The Week I Learned MVVM the Hard Way
When I started my latest JUCE project, I thought I had this.
I knew C++, I knew audio, I knew Max/MSP… but JUCE? Not so much. I picked this project to learn JUCE, not how quickly I could break my own code.
At first, it was fine. I could make things play, tweak a button, feel like a wizard. But then I started adding features. One, two, five… and suddenly, my code was a nightmare.
No consistent UI patterns. Features were impossible to add without breaking something else. Bugs multiplied like gremlins in a hot kitchen. Every new line of code was a gamble.
I didn’t know it at the time, but I was staring down the dreaded week-long refactor.
That’s when I called in Chaddie. He looked at my chaos and said three words that changed everything: “Use MVVM yo!”
So What Exactly Is MVVM, and How Does It Apply to JUCE?

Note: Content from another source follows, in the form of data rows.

$ cat config.mk
export PLATFORM = sky130hd
export DESIGN_NAME = spi_bus_arbiter_flat
export DESIGN_NICKNAME = d
export VERILOG_FILES = /design/src/rtl/spi_bus_arbiter_if.sv /design/src/rtl/spi_bus_arbiter.sv /design/src/flat_wrapper.sv
export SDC_FILE = /design/constraint.sdc
export NUM_CORES = 1
export LEC_CHECK = 0
export CORE_MARGIN = 4
export CORE_UTILIZATION = 29
export DETAILED_ROUTE_END_ITERATION = 8
export GPL_TIMING_DRIVEN = 0
export RECOVER_POWER = 100
export SETUP_SLACK_MARGIN = 0.02
export SYNTH_ARGS = -nofsm -noshare
export SYNTH_HDL_FRONTEND = slang
export SYNTH_SLANG_ARGS = --single-unit
export TNS_END_PERCENT = 5
$ cat constraint.sdc
create_clock -name clk -period 2.6 [get_ports clk]
set_clock_uncertainty 0.2 [all_clocks]
set_input_delay 0.39 -clock clk [delete_from_list [all_inputs] [get_ports clk]]
set_output_delay 0.39 -clock clk [all_outputs]
set_load 0.01 [all_outputs]
$ cat src/rtl/spi_bus_arbiter_if.sv
// Bundle of requester-side and spi_master-side signals around the SPI bus arbiter.
// The arbiter takes the slave view; requesters plus the spi_master take the master view.
interface spi_bus_arbiter_if #(
  parameter int N_REQ = 2
);
  logic [N_REQ-1:0]   req_valid;
  logic [N_REQ-1:0]   req_last;
  logic [8*N_REQ-1:0] req_data;
  logic [N_REQ-1:0]   req_ready;
  logic [7:0]         rsp_data;
  logic [N_REQ-1:0]   rsp_valid;
  logic [7:0]         m_tx_data;
  logic               m_tx_valid;
  logic               m_tx_done;
  logic [7:0]         m_rx_data;
  logic               m_rx_valid;
  logic [N_REQ-1:0]   cs_n;
  logic               busy;
  logic               timeout;

  modport slave (
    input  req_valid, req_last, req_data, m_tx_done, m_rx_data, m_rx_valid,
    output req_ready, rsp_data, rsp_valid, m_tx_data, m_tx_valid, cs_n, busy, timeout
  );

  modport master (
    output req_valid, req_last, req_data, m_tx_done, m_rx_data, m_rx_valid,
    input  req_ready, rsp_data, rsp_valid, m_tx_data, m_tx_valid, cs_n, busy, timeout
  );
endinterface

$ cat src/rtl/spi_bus_arbiter.sv
// Round-robin arbiter sharing one spi_master between N_REQ requesters, one chip select each.
// A grant covers a whole burst; cs_n stays low from setup through hold.
module spi_bus_arbiter #(
  parameter int N_REQ        = 2,
  parameter int CS_SETUP     = 2,
  parameter int CS_HOLD      = 2,
  parameter int IDLE_TIMEOUT = 255
) (
  input  logic              clk,
  input  logic              rstn,
  spi_bus_arbiter_if.slave  bus
);

  localparam int GW = (N_REQ > 1) ? $clog2(N_REQ) : 1;

  typedef enum logic [2:0] {
    ST_IDLE, ST_SETUP, ST_ISSUE, ST_XFER, ST_WAITNEXT, ST_HOLD
  } state_t;

  state_t           state_reg, state_next;
  logic [15:0]      cnt_reg, cnt_next;
  logic [GW-1:0]    grant_reg, grant_next;
  logic [GW-1:0]    ptr_reg, ptr_next;
  logic             last_reg, last_next;
  logic [N_REQ-1:0] cs_n_reg, cs_n_next;
  logic [7:0]       rsp_data_reg, rsp_data_next;
  logic [N_REQ-1:0] rsp_valid_reg, rsp_valid_next;

  logic [7:0]         req_byte [N_REQ];
  logic [2*N_REQ-1:0] req_dbl;
  logic [N_REQ-1:0]   req_rot;
  logic [GW-1:0]      pick_off;
  logic [GW:0]        pick_sum;
  logic [GW-1:0]      pick_idx;
  logic [N_REQ-1:0]   pick_oh;
  logic [N_REQ-1:0]   grant_oh;
  logic               grant_valid;

  genvar gi;
  generate
    for (gi = 0; gi < N_REQ; gi++) begin : g_unpack
      assign req_byte[gi] = bus.req_data[8*gi +: 8];
    end
  endgenerate

  // Rotate requests so bit 0 is the pointer position; lowest set bit wins.
  assign req_dbl = {bus.req_valid, bus.req_valid};
  assign req_rot = req_dbl[ptr_reg +: N_REQ];

  always_comb begin
    pick_off = '0;
    for (int k = N_REQ - 1; k >= 0; k--) begin
      if (req_rot[k]) pick_off = GW'(k);
    end
  end

  assign pick_sum    = {1'b0, ptr_reg} + {1'b0, pick_off};
  assign pick_idx    = (pick_sum >= (GW+1)'(N_REQ)) ? GW'(pick_sum - (GW+1)'(N_REQ))
                                                    : pick_sum[GW-1:0];
  assign pick_oh     = {{(N_REQ-1){1'b0}}, 1'b1} << pick_idx;
  assign grant_oh    = {{(N_REQ-1){1'b0}}, 1'b1} << grant_reg;
  assign grant_valid = bus.req_valid[grant_reg];

  always_ff @(posedge clk or negedge rstn) begin
    if (!rstn) begin
      state_reg     <= ST_IDLE;
      cnt_reg       <= '0;
      grant_reg     <= '0;
      ptr_reg       <= '0;
      last_reg      <= 1'b0;
      cs_n_reg      <= '1;
      rsp_data_reg  <= '0;
      rsp_valid_reg <= '0;
    end else begin
      state_reg     <= state_next;
      cnt_reg       <= cnt_next;
      grant_reg     <= grant_next;
      ptr_reg       <= ptr_next;
      last_reg      <= last_next;
      cs_n_reg      <= cs_n_next;
      rsp_data_reg  <= rsp_data_next;
      rsp_valid_reg <= rsp_valid_next;
    end
  end

  always_comb begin
    state_next     = state_reg;
    cnt_next       = cnt_reg;
    grant_next     = grant_reg;
    ptr_next       = ptr_reg;
    last_next      = last_reg;
    cs_n_next      = cs_n_reg;
    rsp_data_next  = rsp_data_reg;
    rsp_valid_next = '0;

    // Receive path runs independently of the tx_done decision in the same cycle.
    if (state_reg == ST_XFER && bus.m_rx_valid) begin
      rsp_data_next  = bus.m_rx_data;
      rsp_valid_next = grant_oh;
    end

    case (state_reg)
      ST_IDLE: begin
        if (|bus.req_valid) begin
          grant_next = pick_idx;
          cs_n_next  = ~pick_oh;
          cnt_next   = '0;
          state_next = ST_SETUP;
        end
      end
      ST_SETUP: begin
        if (cnt_reg == 16'(CS_SETUP - 1)) begin
          cnt_next   = '0;
          state_next = ST_ISSUE;
        end else begin
          cnt_next = cnt_reg + 16'd1;
        end
      end
      ST_ISSUE: begin
        last_next  = bus.req_last[grant_reg];
        state_next = ST_XFER;
      end
      ST_XFER: begin
        if (bus.m_tx_done) begin
          cnt_next = '0;
          if (last_reg)         state_next = ST_HOLD;
          else if (grant_valid) state_next = ST_ISSUE;
          else                  state_next = ST_WAITNEXT;
        end
      end
      ST_WAITNEXT: begin
        if (grant_valid) begin
          cnt_next   = '0;
          state_next = ST_ISSUE;
        end else if (cnt_reg == 16'(IDLE_TIMEOUT - 1)) begin
          cnt_next   = '0;
          state_next = ST_HOLD;
        end else begin
          cnt_next = cnt_reg + 16'd1;
        end
      end
      ST_HOLD: begin
        if (cnt_reg == 16'(CS_HOLD - 1)) begin
          cnt_next   = '0;
          cs_n_next  = '1;
          ptr_next   = (grant_reg == GW'(N_REQ - 1)) ? '0 : grant_reg + 1'b1;
          state_next = ST_IDLE;
        end else begin
          cnt_next = cnt_reg + 16'd1;
        end
      end
      default: state_next = ST_IDLE;
    endcase
  end

  always_comb begin
    bus.m_tx_valid = 1'b0;
    bus.m_tx_data  = '0;
    bus.req_ready  = '0;
    bus.timeout    = 1'b0;
    bus.busy       = (state_reg != ST_IDLE);
    if (state_reg == ST_ISSUE) begin
      bus.m_tx_valid = 1'b1;
      bus.m_tx_data  = req_byte[grant_reg];
      bus.req_ready  = grant_oh;
    end
    if (state_reg == ST_WAITNEXT && !grant_valid && cnt_reg == 16'(IDLE_TIMEOUT - 1))
      bus.timeout = 1'b1;
  end

  assign bus.cs_n      = cs_n_reg;
  assign bus.rsp_data  = rsp_data_reg;
  assign bus.rsp_valid = rsp_valid_reg;

endmodule

$ cat src/flat_wrapper.sv
// flat-port wrapper written by rule: the top's interface ports become plain ports
module spi_bus_arbiter_flat 
#(
  parameter int N_REQ        = 2,
  parameter int CS_SETUP     = 2,
  parameter int CS_HOLD      = 2,
  parameter int IDLE_TIMEOUT = 255
)
  (clk, rstn, bus_req_valid, bus_req_last, bus_req_data, bus_m_tx_done, bus_m_rx_data, bus_m_rx_valid, bus_req_ready, bus_rsp_data, bus_rsp_valid, bus_m_tx_data, bus_m_tx_valid, bus_cs_n, bus_busy, bus_timeout);
  spi_bus_arbiter_if #(.N_REQ(N_REQ)) bus_i ();
  input  logic clk;
  input  logic rstn;
  input wire logic [$bits(bus_i.req_valid)-1:0] bus_req_valid;
  input wire logic [$bits(bus_i.req_last)-1:0] bus_req_last;
  input wire logic [$bits(bus_i.req_data)-1:0] bus_req_data;
  input wire logic [$bits(bus_i.m_tx_done)-1:0] bus_m_tx_done;
  input wire logic [$bits(bus_i.m_rx_data)-1:0] bus_m_rx_data;
  input wire logic [$bits(bus_i.m_rx_valid)-1:0] bus_m_rx_valid;
  output wire logic [$bits(bus_i.req_ready)-1:0] bus_req_ready;
  output wire logic [$bits(bus_i.rsp_data)-1:0] bus_rsp_data;
  output wire logic [$bits(bus_i.rsp_valid)-1:0] bus_rsp_valid;
  output wire logic [$bits(bus_i.m_tx_data)-1:0] bus_m_tx_data;
  output wire logic [$bits(bus_i.m_tx_valid)-1:0] bus_m_tx_valid;
  output wire logic [$bits(bus_i.cs_n)-1:0] bus_cs_n;
  output wire logic [$bits(bus_i.busy)-1:0] bus_busy;
  output wire logic [$bits(bus_i.timeout)-1:0] bus_timeout;
  assign bus_i.req_valid = bus_req_valid;
  assign bus_i.req_last = bus_req_last;
  assign bus_i.req_data = bus_req_data;
  assign bus_i.m_tx_done = bus_m_tx_done;
  assign bus_i.m_rx_data = bus_m_rx_data;
  assign bus_i.m_rx_valid = bus_m_rx_valid;
  assign bus_req_ready = bus_i.req_ready;
  assign bus_rsp_data = bus_i.rsp_data;
  assign bus_rsp_valid = bus_i.rsp_valid;
  assign bus_m_tx_data = bus_i.m_tx_data;
  assign bus_m_tx_valid = bus_i.m_tx_valid;
  assign bus_cs_n = bus_i.cs_n;
  assign bus_busy = bus_i.busy;
  assign bus_timeout = bus_i.timeout;
  spi_bus_arbiter #(.N_REQ(N_REQ), .CS_SETUP(CS_SETUP), .CS_HOLD(CS_HOLD), .IDLE_TIMEOUT(IDLE_TIMEOUT)) u_core (.clk(clk), .rstn(rstn), .bus(bus_i));
endmodule
==> results.toml, run 1 <==
[floorplanning]
ioPinCount = 57
start_util = 0.3013
dieHeight_microns = 89.46
core-area_sq_um = 6386
die_w_microns = 89.46
row_count = 29
dieArea_sq_um = 8003

[yosys]
synthArstFlopShare = 1.000
syn_nets = 244
synth-seq-cells = 34
synth_top_flop_cell = "dfrtp_1"
synth.distinct_cells = 37
synth_area_leader_cell = "dfrtp_1"
yosys_warnings = 0
synthTopCellsByArea = "dfrtp_1, mux2i_1, mux2_2"
netlist_area_sq_um = 1924
netlist_instances = 209
synth_edf_count = 0
ys_seq_area_frac = 0.4434
synth.top_cell.area_share = 0.4161
syn_avg_cell_area_sq_um = 9.207

[critical_path]
crit_path_max_incr_delay_ns = 0.58
worstReg2RegStart = "u_core.cnt_reg[11]"
r2r-end = "u_core.cnt_reg[8]"
worst_ep_required_time_ns = 2.01
critPathCapture = "bus_timeout"
crit_fanout = 3
cp_cell_sequence = "or4_4 > or4_4 > nor2_2 > buf_2"
r2r_cells = 7
startpoint = "u_core.cnt_reg[11]"
cp_slowest_cell = "or4_4"
end_kind = "output port"
setup.worst_path.start_class = "register"
cp.arrival_ns = 2.05
crit_top_cell = "or4_4"
crit_type = "register to output port"
reg2reg_slack_ns = -0.01

[global_route]
gr-total-overflow = 0
gr-max-usage-layer = "met2"
grt_use_met1 = 0.1636
grt_max_degree = 35
grt_pass1_vias = 1625
grt_util_met3 = 0.02949
gr-usage-all-layers = 0.1219
met2_usage = 0.1936
grt_first_pass_wirelength_mm = 7.596
grt_antenna_before_repair = 0

[power_and_ir_drop]
powerDensity_nw_per_um2 = 913.8
irDropWorstVdd_mv = 0.5983
leakage_nw = 1.181

[final_layout]
final_cell_area_sq_um = 2748
largest_register_ffs = 16
fillers = 623
area_delta_synth_final_pct = 42.78
final_common_cell = "clkdlybuf4s50_1"
final_cell_mix = "clkdlybuf4s50_1, dfrtp_1, nor2_1, o21ai_0, dlygate4sd3_1"
utilization = 0.4303
num_antenna_cells = 0
nets = 313
stdcell_count = 356
layout-drive-gt1-share = 0.1756

[sta]
worst_slack_ns = -0.03847
fin_crit_ns = 2.638
max_slew_margin = 0.4380
min_period_over_period = 1.015
final.setup.tns_ns = -0.04406
max_freq_mhz = 379.0
slew_violations = 0
hold_ws_ns = 0.2844
tightest_slew_ns = 0.8429
hold_violations = 0
finalSetupViolCount = 2
rsz0062_at_grt = "true"

[place]
dp_hpwl_mm = 3.605
dpl_cell_area_sq_um = 2582
gp_congestion = 0.7930
io_buffers = 56
place_inst = 342

[clocking]
clockRootBuffer = "clkbuf_8"
h-tree-depth = 2
clk_latency_ns = 0.29
cts-root-to-sink-buffers = 2
cts_tree = "built"
cts_made_buffers = 5
path_clk_slew_ns = 0.08
cts_sinks = 34

[detailed_routing]
avgRoutedWirePerCell_microns = 14.04
via_per_inst = 5.048
drt_iter0_markers = 77
antenna_left = 0
vias = 1797
dr.pass1.iters = 4
drc = 0
wirelength_mm = 4.997

[outcome]
violations = "setup timing"
status = "finished, violations left"

[run]
drv_cap = 0

[worst_hold_path]
holdCritPathClass = "register to register"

If you’re new to this, MVVM stands for Model-View-ViewModel. It’s a design pattern that helps separate your code into clean layers, making it easier to maintain, test, and scale. Think of it as organizing your kitchen: everything has its place, so you don’t trip over pots and pans while cooking.
In JUCE terms:
- Model (Engine): This is your core logic—the audio processing, DSP, data handling. It doesn’t care about buttons or sliders; it just does its job.
- View: The UI stuff—buttons, knobs, screens. This is what users see and touch. It can change styles, layouts, or even go full disco mode without affecting the rest of your app.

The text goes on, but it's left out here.